I know how valuable everyone’s time is but if anyone has any meaningful input to this I’ll appreciate it. I found this from the first study:
https://sci-hub.tw/https://doi.org/10.1016/0018-506x(87)90030-4
When infused into the MPOA, cordycepin, an adenosine analog that
decreases cytoplasmic accumulation of mRNA, blocks the ability of TP
to reinstate or maintain sexual behavior in castrated male gerbils. These
data, like those of Quadagno e? al. (1976), suggest that T activates male
sexual behavior by altering gene expression in the MPOA. Cordycepin
also counteracts T’s metabolites. Thus it does not impair mating simply
by preventing T metabolism. Nor does it act by destroying MPOA cells
since mating resumed when cordycepin infusions ceased. In other cell
types, cordycepin preferentially affects polyadenylation (Brawermann,
1976; Darnell et al., 1971; Sawicki et al., 1977). Hence’T may activate
male sexual behavior by inducing synthesis of polyadenylated (poly-A+)
mRNAs .
If direct inhibition
of translation contributed to, or even accounted for, cordycepin’s effects
on male sexual behavior, the data would still be compatible with the
hypothesis that T promotes mating via synthesis of mRNA. However,
they would also be compatible with the hypothesis that T acts cytoplasmically, for example, by affecting polypeptide chain initiation or
elongation. Similarly, they would support the hypothesis that T affects
transcription of tRNA and/or t-RNA, rather than, or in addition to, mRNA.

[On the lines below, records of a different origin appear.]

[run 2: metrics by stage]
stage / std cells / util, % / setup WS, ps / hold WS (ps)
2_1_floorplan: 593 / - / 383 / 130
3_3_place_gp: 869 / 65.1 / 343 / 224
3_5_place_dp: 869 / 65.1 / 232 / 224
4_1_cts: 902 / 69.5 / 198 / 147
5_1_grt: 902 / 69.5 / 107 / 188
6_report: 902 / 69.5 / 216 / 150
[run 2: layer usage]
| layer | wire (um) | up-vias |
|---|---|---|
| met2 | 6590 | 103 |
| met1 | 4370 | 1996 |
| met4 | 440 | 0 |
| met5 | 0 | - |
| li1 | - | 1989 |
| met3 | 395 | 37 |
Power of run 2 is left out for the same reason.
==> config.mk <==
export PLATFORM = sky130hd
export DESIGN_NAME = sss_ctrl
export DESIGN_NICKNAME = d
export VERILOG_FILES = /design/src/hw/rtl/sss_pkg.sv /design/src/hw/rtl/sss_ctrl.sv
export SDC_FILE = /design/constraint.sdc
export NUM_CORES = 1
export LEC_CHECK = 0
export BUFFER_PORTS_ARGS = -buffer_cell sky130_fd_sc_hd__buf_4
export CORE_MARGIN = 8
export CORE_UTILIZATION = 52
export CTS_BUF_LIST = sky130_fd_sc_hd__clkbuf_16
export DETAILED_ROUTE_END_ITERATION = 12
export GPL_TIMING_DRIVEN = 0
export PLACE_DENSITY = 0.73
export SLEW_MARGIN = 20
export SYNTH_ARGS = -nofsm -noshare
export SYNTH_HDL_FRONTEND = slang
export SYNTH_SLANG_ARGS = --single-unit
==> constraint.sdc <==
create_clock -name clk -period 4.45 [get_ports clk]
set_clock_uncertainty 0.1 [all_clocks]
set_input_delay 0.6675 -clock clk [delete_from_list [all_inputs] [get_ports clk]]
set_output_delay 0.6675 -clock clk [all_outputs]
set_load 0.01 [all_outputs]
<file path="src/rtl/ctok_pkg.sv">
// ----------------------------------------------------------------------------
// ctok_pkg: shared types and constants of the C source tokenizer
// Scanner states, token codes, the keyword table, and the result record
// that goes from the scanner through the result queue.
// ----------------------------------------------------------------------------
package ctok_pkg;

	// keyword buffer depth; no C keyword is longer than this
	localparam int KW_CHARS = 8;
	localparam int KW_IDX_W = $clog2(KW_CHARS);
	localparam int KW_COUNT = 32;
	localparam int LENGTH_LIMIT_DEF = 63;
	localparam int QUEUE_DEPTH = 4;

	typedef enum logic [4:0] {
		ST_START   = 5'd0,
		ST_IDENT   = 5'd1,
		ST_INT     = 5'd2,
		ST_DOT     = 5'd3,
		ST_FRAC    = 5'd4,
		ST_EXP     = 5'd5,
		ST_ESIGN   = 5'd6,
		ST_EDIG    = 5'd7,
		ST_LT      = 5'd8,
		ST_GT      = 5'd9,
		ST_EQ      = 5'd10,
		ST_PLUS    = 5'd11,
		ST_MINUS   = 5'd12,
		ST_AMP     = 5'd13,
		ST_BAR     = 5'd14,
		ST_SLASH   = 5'd15,
		ST_STAR    = 5'd16,
		ST_LINECMT = 5'd19
	} scan_state_t;

	// quote tracking
	localparam logic [1:0] QT_NONE   = 2'd0;
	localparam logic [1:0] QT_SINGLE = 2'd1;
	localparam logic [1:0] QT_DOUBLE = 2'd2;

	// token codes
	localparam logic [6:0] TK_HASH       = 7'd0;
	localparam logic [6:0] TK_LPAREN     = 7'd33;
	localparam logic [6:0] TK_RPAREN     = 7'd34;
	localparam logic [6:0] TK_LBRACK     = 7'd35;
	localparam logic [6:0] TK_RBRACK     = 7'd36;
	localparam logic [6:0] TK_ARROW      = 7'd37;
	localparam logic [6:0] TK_NOT        = 7'd38;
	localparam logic [6:0] TK_TILDE      = 7'd39;
	localparam logic [6:0] TK_INC        = 7'd40;
	localparam logic [6:0] TK_DEC        = 7'd41;
	localparam logic [6:0] TK_PLUS_MINUS = 7'd42;
	localparam logic [6:0] TK_STAR       = 7'd43;
	localparam logic [6:0] TK_AMP        = 7'd44;
	localparam logic [6:0] TK_SLASH      = 7'd45;
	localparam logic [6:0] TK_PERCENT    = 7'd46;
	localparam logic [6:0] TK_PLUS       = 7'd47;
	localparam logic [6:0] TK_MINUS      = 7'd48;
	localparam logic [6:0] TK_SHL        = 7'd49;
	localparam logic [6:0] TK_SHR        = 7'd50;
	localparam logic [6:0] TK_LT         = 7'd51;
	localparam logic [6:0] TK_LE         = 7'd52;
	localparam logic [6:0] TK_GE         = 7'd53;
	localparam logic [6:0] TK_GT         = 7'd54;
	localparam logic [6:0] TK_EQEQ       = 7'd55;
	localparam logic [6:0] TK_NE         = 7'd56;
	localparam logic [6:0] TK_XOR        = 7'd57;
	localparam logic [6:0] TK_BAR        = 7'd58;
	localparam logic [6:0] TK_LAND       = 7'd59;
	localparam logic [6:0] TK_LOR        = 7'd60;
	localparam logic [6:0] TK_ASSIGN     = 7'd61;
	localparam logic [6:0] TK_ADD_ASSIGN = 7'd62;
	localparam logic [6:0] TK_SUB_ASSIGN = 7'd63;
	localparam logic [6:0] TK_MUL_ASSIGN = 7'd64;
	localparam logic [6:0] TK_DIV_ASSIGN = 7'd65;
	localparam logic [6:0] TK_AND_ASSIGN = 7'd66;
	localparam logic [6:0] TK_XOR_ASSIGN = 7'd67;
	localparam logic [6:0] TK_OR_ASSIGN  = 7'd68;
	localparam logic [6:0] TK_SHL_ASSIGN = 7'd69;
	localparam logic [6:0] TK_SHR_ASSIGN = 7'd70;
	localparam logic [6:0] TK_COMMA      = 7'd71;
	localparam logic [6:0] TK_SEMI       = 7'd72;
	localparam logic [6:0] TK_SQUOTE     = 7'd73;
	localparam logic [6:0] TK_DOT        = 7'd74;
	localparam logic [6:0] TK_DQUOTE     = 7'd75;
	localparam logic [6:0] TK_COLON      = 7'd76;
	localparam logic [6:0] TK_LBRACE     = 7'd77;
	localparam logic [6:0] TK_RBRACE     = 7'd78;
	localparam logic [6:0] TK_IDENT      = 7'd79;
	localparam logic [6:0] TK_NUMBER     = 7'd80;
	localparam logic [6:0] TK_BLK_OPEN   = 7'd81;
	localparam logic [6:0] TK_BLK_CLOSE  = 7'd82;
	localparam logic [6:0] TK_LINE_CMT   = 7'd83;
	localparam logic [6:0] TK_MAX        = 7'd83;

	// keyword text, right-justified: first char in the highest used byte
	localparam logic [63:0] KW_TEXT [KW_COUNT] = '{
		64'("auto"), 64'("double"), 64'("int"), 64'("struct"),
		64'("break"), 64'("else"), 64'("long"), 64'("switch"),
		64'("case"), 64'("enum"), 64'("register"), 64'("typedef"),
		64'("char"), 64'("extern"), 64'("return"), 64'("union"),
		64'("const"), 64'("float"), 64'("short"), 64'("unsigned"),
		64'("continue"), 64'("for"), 64'("signed"), 64'("void"),
		64'("default"), 64'("goto"), 64'("sizeof"), 64'("volatile"),
		64'("do"), 64'("while"), 64'("static"), 64'("if")
	};
	localparam int KW_LEN [KW_COUNT] = '{
		4, 6, 3, 6, 5, 4, 4, 6, 4, 4, 8, 7, 4, 6, 6, 5,
		5, 5, 5, 8, 8, 3, 6, 4, 7, 4, 6, 8, 2, 5, 6, 2
	};

	typedef struct packed {
		logic       is_error;
		logic [6:0] token_code;
		logic [5:0] token_length;
		logic       last;
	} result_t;

	// up to two results of one input transaction, in order
	typedef struct packed {
		logic    v0;
		logic    v1;
		result_t r0;
		result_t r1;
	} scan_res_t;

endpackage

</file>
<file path="src/rtl/c_source_tokenizer.sv">
// ----------------------------------------------------------------------------
// c_source_tokenizer: C lexical analyzer, one source byte per cycle
// Input queue side: push with character/line_break, held off by full.
// Result queue side: empty low shows the oldest result; pop takes it.
// Each input transaction yields zero, one or two results; last marks the
// final result of a transaction. A result is registered in the queue and
// shown once oldest. The scanner takes one transaction per cycle while
// full is low; its state update is a combinational decode plus keyword
// compare. The result queue holds four entries and full rises while fewer
// than two are free, so a stalled receiver holds the input side after at
// most three results are waiting. Items yielding two results need two pops.
// Reset (arst_n low) returns the scanner to its start state, outside any
// quote or comment, and empties the result queue.
// ----------------------------------------------------------------------------
module c_source_tokenizer #(
	parameter int LengthLimit = ctok_pkg::LENGTH_LIMIT_DEF
) (
	input  logic       clk,
	input  logic       arst_n,
	input  logic       push,
	output logic       full,
	input  logic [7:0] character,
	input  logic       line_break,
	output logic       empty,
	input  logic       pop,
	output logic       is_error,
	output logic [6:0] token_code,
	output logic [5:0] token_length,
	output logic       last
);
	import ctok_pkg::*;

	logic      take;
	scan_res_t res;
	result_t   head;

	assign take = push && !full;

	ctok_scan #(.LengthLimit(LengthLimit)) u_scan (
		.clk        (clk),
		.arst_n     (arst_n),
		.take       (take),
		.character  (character),
		.line_break (line_break),
		.res        (res)
	);

	ctok_queue u_queue (
		.clk    (clk),
		.arst_n (arst_n),
		.take   (take),
		.res    (res),
		.pop    (pop),
		.empty  (empty),
		.full   (full),
		.head   (head)
	);

	assign is_error     = head.is_error;
	assign token_code   = head.token_code;
	assign token_length = head.token_length;
	assign last         = head.last;

	// a second result never comes without a first
	a_pair_order: assert property (@(posedge clk) disable iff (!arst_n)
		res.v1 |-> res.v0 && !res.r0.last && res.r1.last)
		else $error("second result without first");

	// the final result of a transaction carries last
	a_last_flag: assert property (@(posedge clk) disable iff (!arst_n)
		res.v0 && !res.v1 |-> res.r0.last)
		else $error("single result not marked last");

	// error results carry code zero and length one
	a_error_shape: assert property (@(posedge clk) disable iff (!arst_n)
		!empty && is_error |-> token_code == TK_HASH && token_length == 6'd1)
		else $error("malformed error result");

	// codes stay in the defined range
	a_code_range: assert property (@(posedge clk) disable iff (!arst_n)
		!empty |-> token_code <= TK_MAX)
		else $error("token code out of range");

endmodule

</file>
<file path="src/rtl/ctok_scan.sv">
// ----------------------------------------------------------------------------
// ctok_scan: front end of the tokenizer
// Holds the scanner state and turns one accepted transaction into zero,
// one or two result records combinationally.
// ----------------------------------------------------------------------------
module ctok_scan #(
	parameter int LengthLimit = ctok_pkg::LENGTH_LIMIT_DEF
) (
	input  logic                clk,
	input  logic                arst_n,
	input  logic                take,
	input  logic [7:0]          character,
	input  logic                line_break,
	output ctok_pkg::scan_res_t res
);
	import ctok_pkg::*;

	localparam int LW = $clog2(LengthLimit + 1);
	localparam logic [LW-1:0] LIM = LW'(LengthLimit);

	scan_state_t   st_q, n_st;
	logic [LW-1:0] len_q, n_len;
	logic [7:0]    fop_q, n_fop;
	logic          blk_q, n_blk;
	logic [1:0]    quo_q, n_quo;
	logic [7:0]    nbuf_q [KW_CHARS];

	logic [7:0] c;
	logic       is_alpha, is_num, is_idc;
	assign c        = character;
	assign is_alpha = (c >= "a" && c <= "z") || (c >= "A" && c <= "Z");
	assign is_num   = c >= "0" && c <= "9";
	assign is_idc   = is_alpha || is_num || c == "_";

	// keyword lookup on the buffered name
	logic [6:0] id_code;
	always_comb begin
		logic hit;
		id_code = TK_IDENT;
		for (int k = 0; k < KW_COUNT; k++) begin
			hit = (int'(len_q) == KW_LEN[k]);
			for (int i = 0; i < KW_CHARS; i++) begin
				if (i < KW_LEN[k] && nbuf_q[i] != KW_TEXT[k][(KW_LEN[k] - 1 - i) * 8 +: 8])
					hit = 1'b0;
			end
			if (hit)
				id_code = 7'(k);
		end
	end

	// codes of ^ = ! (single and with trailing '=') and of << >> (bare and with trailing '=')
	logic [6:0] eq1_code, eq2_code;
	always_comb begin
		case (fop_q)
			"^": begin eq1_code = TK_XOR;    eq2_code = TK_XOR_ASSIGN; end
			"=": begin eq1_code = TK_ASSIGN; eq2_code = TK_EQEQ;       end
			"!": begin eq1_code = TK_NOT;    eq2_code = TK_NE;         end
			"<": begin eq1_code = TK_SHL;    eq2_code = TK_SHL_ASSIGN; end
			default: begin eq1_code = TK_SHR; eq2_code = TK_SHR_ASSIGN; end
		endcase
	end

	// token pending in the current state
	logic       pend_v;
	logic [6:0] pend_code;
	always_comb begin
		pend_v    = 1'b1;
		pend_code = TK_HASH;
		case (st_q)
			ST_IDENT: pend_code = id_code;
			ST_INT, ST_DOT, ST_FRAC, ST_EXP, ST_ESIGN, ST_EDIG: pend_code = TK_NUMBER;
			ST_LT:    pend_code = TK_LT;
			ST_GT:    pend_code = TK_GT;
			ST_EQ:    pend_code = eq1_code;
			ST_PLUS:  pend_code = TK_PLUS;
			ST_MINUS: pend_code = TK_MINUS;
			ST_AMP:   pend_code = TK_AMP;
			ST_BAR:   pend_code = TK_BAR;
			ST_SLASH: pend_code = TK_SLASH;
			ST_STAR:  pend_code = TK_STAR;
			default:  pend_v = 1'b0;
		endcase
	end

	// start-state decode of the character
	scan_state_t sc_st;
	logic        sc_app, sc_emit, sc_err;
	logic [6:0]  sc_code;
	logic [1:0]  sc_quo;
	always_comb begin
		sc_st   = ST_START;
		sc_app  = 1'b1;
		sc_emit = 1'b0;
		sc_err  = 1'b0;
		sc_code = TK_HASH;
		sc_quo  = QT_NONE;
		if (is_alpha || c == "_") begin
			sc_st = ST_IDENT;
		end else if (is_num) begin
			sc_st = ST_INT;
		end else begin
			case (c)
				"<":           sc_st = ST_LT;
				">":           sc_st = ST_GT;
				"^", "=", "!": sc_st = ST_EQ;
				"+":           sc_st = ST_PLUS;
				"-":           sc_st = ST_MINUS;
				"&":           sc_st = ST_AMP;
				"|":           sc_st = ST_BAR;
				"/":           sc_st = ST_SLASH;
				"*":           sc_st = ST_STAR;
				default: begin
					sc_app  = 1'b0;
					sc_emit = 1'b1;
					case (c)
						" ", 8'h09: sc_emit = 1'b0;
						8'h27: begin sc_code = TK_SQUOTE; sc_quo = QT_SINGLE; end
						8'h22: begin sc_code = TK_DQUOTE; sc_quo = QT_DOUBLE; end
						",": sc_code = TK_COMMA;
						";": sc_code = TK_SEMI;
						"{": sc_code = TK_LBRACE;
						"}": sc_code = TK_RBRACE;
						"(": sc_code = TK_LPAREN;
						")": sc_code = TK_RPAREN;
						"[": sc_code = TK_LBRACK;
						"]": sc_code = TK_RBRACK;
						"~": sc_code = TK_TILDE;
						"#": sc_code = TK_HASH;
						".": sc_code = TK_DOT;
						"%": sc_code = TK_PERCENT;
						":": sc_code = TK_COLON;
						default: sc_err = 1'b1;
					endcase
				end
			endcase
		end
	end

	// transition and result slots: slot a first, slot b from a rescan
	logic          a_want, a_force, a_err, b_want, b_err;
	logic [6:0]    a_code, b_code;
	logic [5:0]    a_len;
	logic          app, fin, rescan, start, wr_en;
	logic [6:0]    fin_code;
	logic [LW-1:0] app_len;
	logic [KW_IDX_W-1:0] wr_idx;
	result_t       ra, rb;
	logic          va, vb;

	assign app_len = (len_q < LIM) ? len_q + 1'b1 : len_q;

	always_comb begin
		n_st = st_q; n_len = len_q; n_fop = fop_q; n_blk = blk_q; n_quo = quo_q;
		a_want = 1'b0; a_force = 1'b0; a_err = 1'b0; a_code = TK_HASH; a_len = 6'd0;
		b_want = 1'b0; b_err = 1'b0; b_code = TK_HASH;
		app = 1'b0; fin = 1'b0; fin_code = TK_HASH; rescan = 1'b0; start = 1'b0;
		wr_en = 1'b0; wr_idx = '0;
		if (line_break) begin
			a_want = pend_v; a_code = pend_code; a_len = 6'(len_q);
			n_st = ST_START; n_quo = QT_NONE;
		end else if (quo_q != QT_NONE) begin
			if ((quo_q == QT_SINGLE && c == 8'h27) || (quo_q == QT_DOUBLE && c == 8'h22)) begin
				a_want = 1'b1; a_len = 6'd1;
				a_code = (quo_q == QT_SINGLE) ? TK_SQUOTE : TK_DQUOTE;
				n_quo  = QT_NONE;
			end
		end else begin
			case (st_q)
				ST_IDENT: if (is_idc) app = 1'b1; else rescan = 1'b1;
				ST_INT: begin
					if (is_num) app = 1'b1;
					else if (c == ".") begin app = 1'b1; n_st = ST_DOT; end
					else if (c == "E") begin app = 1'b1; n_st = ST_EXP; end
					else rescan = 1'b1;
				end
				ST_DOT: begin app = 1'b1; n_st = ST_FRAC; end
				ST_FRAC: begin
					if (is_num) app = 1'b1;
					else if (c == "E") begin app = 1'b1; n_st = ST_EXP; end
					else rescan = 1'b1;
				end
				ST_EXP: begin
					app = 1'b1;
					if (c == "+" || c == "-") n_st = ST_ESIGN;
					else if (is_num) n_st = ST_EDIG;
				end
				ST_ESIGN: begin app = 1'b1; n_st = ST_EDIG; end
				ST_EDIG: if (is_num) app = 1'b1; else rescan = 1'b1;
				ST_LT, ST_GT: begin
					if (c == fop_q) begin app = 1'b1; n_st = ST_EQ; end
					else if (c == "=") begin
						fin = 1'b1; fin_code = (st_q == ST_LT) ? TK_LE : TK_GE;
					end else rescan = 1'b1;
				end
				ST_EQ: if (c == "=") begin fin = 1'b1; fin_code = eq2_code; end
					else rescan = 1'b1;
				ST_PLUS: begin
					fin = 1'b1;
					case (c)
						"-": fin_code = TK_PLUS_MINUS;
						"+": fin_code = TK_INC;
						"=": fin_code = TK_ADD_ASSIGN;
						default: begin fin = 1'b0; rescan = 1'b1; end
					endcase
				end
				ST_MINUS: begin
					fin = 1'b1;
					case (c)
						"-": fin_code = TK_DEC;
						">": fin_code = TK_ARROW;
						"=": fin_code = TK_SUB_ASSIGN;
						default: begin fin = 1'b0; rescan = 1'b1; end
					endcase
				end
				ST_AMP: begin
					fin = 1'b1;
					case (c)
						"&": fin_code = TK_LAND;
						"=": fin_code = TK_AND_ASSIGN;
						default: begin fin = 1'b0; rescan = 1'b1; end
					endcase
				end
				ST_BAR: begin
					fin = 1'b1;
					case (c)
						"|": fin_code = TK_LOR;
						"=": fin_code = TK_OR_ASSIGN;
						default: begin fin = 1'b0; rescan = 1'b1; end
					endcase
				end
				ST_SLASH: begin
					fin = 1'b1;
					case (c)
						"=": fin_code = TK_DIV_ASSIGN;
						"/": fin_code = TK_LINE_CMT;
						"*": begin fin_code = TK_BLK_OPEN; n_blk = 1'b1; end
						default: begin fin = 1'b0; rescan = 1'b1; end
					endcase
				end
				ST_STAR: begin
					fin = 1'b1;
					case (c)
						"/": begin fin_code = TK_BLK_CLOSE; a_force = 1'b1; n_blk = 1'b0; end
						"=": fin_code = TK_MUL_ASSIGN;
						default: begin fin = 1'b0; rescan = 1'b1; end
					endcase
				end
				ST_LINECMT: ;
				default: start = 1'b1;
			endcase

			// extend the current token by one character, length saturating at the limit
			if (app || fin) begin
				n_len = app_len;
				if (len_q < LW'(KW_CHARS)) begin
					wr_en = 1'b1; wr_idx = len_q[KW_IDX_W-1:0];
				end
			end
			if (fin) begin
				a_want = 1'b1; a_code = fin_code; a_len = 6'(app_len);
				n_st = (st_q == ST_SLASH && c == "/") ? ST_LINECMT : ST_START;
			end
			if (rescan) begin
				a_want = pend_v; a_code = pend_code; a_len = 6'(len_q);
			end

			// scan the character from the start state
			if (rescan || start) begin
				n_st  = sc_st;
				n_fop = c;
				n_len = sc_app ? LW'(1) : '0;
				n_quo = sc_quo;
				if (sc_app) begin wr_en = 1'b1; wr_idx = '0; end
				if (start) begin
					a_want = sc_emit; a_err = sc_err; a_len = 6'd1;
					a_code = sc_err ? TK_HASH : sc_code;
				end else begin
					b_want = sc_emit; b_err = sc_err;
					b_code = sc_err ? TK_HASH : sc_code;
				end
			end
		end
	end

	// block comment gating and packing into result order
	assign va = a_want && (!blk_q || a_force);
	assign vb = b_want && !blk_q;
	assign ra = '{is_error: a_err, token_code: a_code, token_length: a_len, last: !vb};
	assign rb = '{is_error: b_err, token_code: b_code, token_length: 6'd1, last: 1'b1};

	always_comb begin
		res.v0 = va || vb;
		res.v1 = va && vb;
		res.r0 = va ? ra : rb;
		res.r1 = rb;
	end

	// scanner state
	always_ff @(posedge clk or negedge arst_n) begin
		if (!arst_n) begin
			st_q  <= ST_START;
			len_q <= '0;
			fop_q <= '0;
			blk_q <= 1'b0;
			quo_q <= QT_NONE;
		end else if (take) begin
			st_q  <= n_st;
			len_q <= n_len;
			fop_q <= n_fop;
			blk_q <= n_blk;
			quo_q <= n_quo;
		end
	end

	// name buffer, payload only
	always_ff @(posedge clk) begin
		if (take && wr_en)
			nbuf_q[wr_idx] <= c;
	end

endmodule

</file>
<file path="src/rtl/ctok_queue.sv">
// ----------------------------------------------------------------------------
// ctok_queue: back end result queue
// Takes up to two results per cycle from the scanner and hands them out
// one per pop, oldest first.
// ----------------------------------------------------------------------------
module ctok_queue (
	input  logic                clk,
	input  logic                arst_n,
	input  logic                take,
	input  ctok_pkg::scan_res_t res,
	input  logic                pop,
	output logic                empty,
	output logic                full,
	output ctok_pkg::result_t   head
);
	import ctok_pkg::*;

	localparam int PW = $clog2(QUEUE_DEPTH);
	localparam int CW = $clog2(QUEUE_DEPTH + 1);

	result_t       mem_q [QUEUE_DEPTH];
	logic [PW-1:0] wp_q, rp_q, wp1;
	logic [CW-1:0] cnt_q;
	logic          do_pop;
	logic [1:0]    n_push;

	// keep room for a two-result transaction
	assign full   = cnt_q > CW'(QUEUE_DEPTH - 2);
	assign empty  = cnt_q == '0;
	assign head   = mem_q[rp_q];
	assign do_pop = pop && !empty;
	assign wp1    = wp_q + 1'b1;
	assign n_push = take ? (2'(res.v0) + 2'(res.v1)) : 2'd0;

	always_ff @(posedge clk or negedge arst_n) begin
		if (!arst_n) begin
			wp_q  <= '0;
			rp_q  <= '0;
			cnt_q <= '0;
		end else begin
			wp_q  <= wp_q + PW'(n_push);
			rp_q  <= rp_q + PW'(do_pop);
			cnt_q <= cnt_q + CW'(n_push) - CW'(do_pop);
		end
	end

	always_ff @(posedge clk) begin
		if (take && res.v0)
			mem_q[wp_q] <= res.r0;
		if (take && res.v1)
			mem_q[wp1] <= res.r1;
	end

endmodule
</file>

The latter possibilities also arise because cordycepin affects these processes
directly.
It later concludes cordycepin inhibits sexual behavior in gerbils by blocking polyadenylation of poly-A+ mRNA. It’s not clear whether or not cordcepin itself is a 5ari, I think it’s suggesting it’s not a 5ari but maybe the other constituents in the pills I took could be. Seems like its antiandrogenicity is due to blocking mRNA transcription.
@axolotl
Thank you so much. So you recovered to baseline after those grueling weeks?